Tuesday, February 19, 2019

Lenses for Friends: Making Mechanics Play Well and Tell Stories

As some may know, I recently had the pleasure of being a guest on the Beacon of Creation custom Magic design podcast, discussing their community designed set Castmire with Bradley Rose and Adam Victor Klesh. On that podcast, I mentioned something I called "mechanical lenses", which I use to evaluate the mechanics of game designs, especially for custom Magic design. Today, I'd like to begin a series where I formally introduce these mechanical lenses, by telling some stories about how I've used them to help fellow designers with their design troubles. In this part, we'll introduce two lenses which most designers think they're very familiar with already...

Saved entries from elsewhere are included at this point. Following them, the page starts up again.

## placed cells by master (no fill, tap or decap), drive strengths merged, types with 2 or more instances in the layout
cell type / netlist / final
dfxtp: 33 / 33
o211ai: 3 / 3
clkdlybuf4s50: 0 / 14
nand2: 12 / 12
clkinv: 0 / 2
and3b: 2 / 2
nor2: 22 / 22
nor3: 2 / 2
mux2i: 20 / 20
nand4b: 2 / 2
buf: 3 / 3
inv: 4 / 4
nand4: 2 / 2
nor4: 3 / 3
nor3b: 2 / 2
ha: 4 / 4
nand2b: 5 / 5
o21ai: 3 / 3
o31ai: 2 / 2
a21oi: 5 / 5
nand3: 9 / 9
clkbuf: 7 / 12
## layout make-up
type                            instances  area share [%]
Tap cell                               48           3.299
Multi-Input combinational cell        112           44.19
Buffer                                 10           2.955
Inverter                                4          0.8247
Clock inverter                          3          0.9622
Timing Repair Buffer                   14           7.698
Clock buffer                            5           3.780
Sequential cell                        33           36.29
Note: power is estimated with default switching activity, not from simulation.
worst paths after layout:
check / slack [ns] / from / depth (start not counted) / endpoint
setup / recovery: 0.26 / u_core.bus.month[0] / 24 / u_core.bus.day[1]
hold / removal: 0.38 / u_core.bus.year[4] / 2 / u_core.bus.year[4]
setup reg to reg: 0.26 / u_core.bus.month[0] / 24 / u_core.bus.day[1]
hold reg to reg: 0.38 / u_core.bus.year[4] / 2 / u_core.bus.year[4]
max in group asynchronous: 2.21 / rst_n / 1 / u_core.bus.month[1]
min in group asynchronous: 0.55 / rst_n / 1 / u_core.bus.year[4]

Whether you're designing a custom Magic set, or your own game, the mechanics of a game (defined in this article using MDA framework) are important as they contribute the most to your game's dynamics. For games which have many expansions or sets, like Magic, these are going to be the mechanics specific to your product, such as your set's keywords and other mechanical themes or subthemes. Your mechanics need to fulfill many needs, but no needs are more important than that they help your product play well, tell stories, and get players hooked.

Prismatic Lens by Scott Murphy
These three dimensions - gameplay, experience, and interest - are the "lenses" a designer should look at their mechanics with respect to. You likely already view mechanics through these lenses, but being actively aware of them can help you think more deeply about them. Consciously applying the lenses means identifying problems that would evade passive perusal.

Gameplay Lens

Stations art by Stephen Tappin
In Magic, mechanics need to be balanced across colors, card types, quadrants, playstyles, etc. In addition, this lens covers choices made to optimize the play experience, such as your number of mechanics, overall total complexity, including mana sinks and card smoothing. Most custom Magic designers are familiar with making sure their mechanics are spread across all five colors, all the card types, and so on... but fewer think about fulfilling the broader needs of good gameplay.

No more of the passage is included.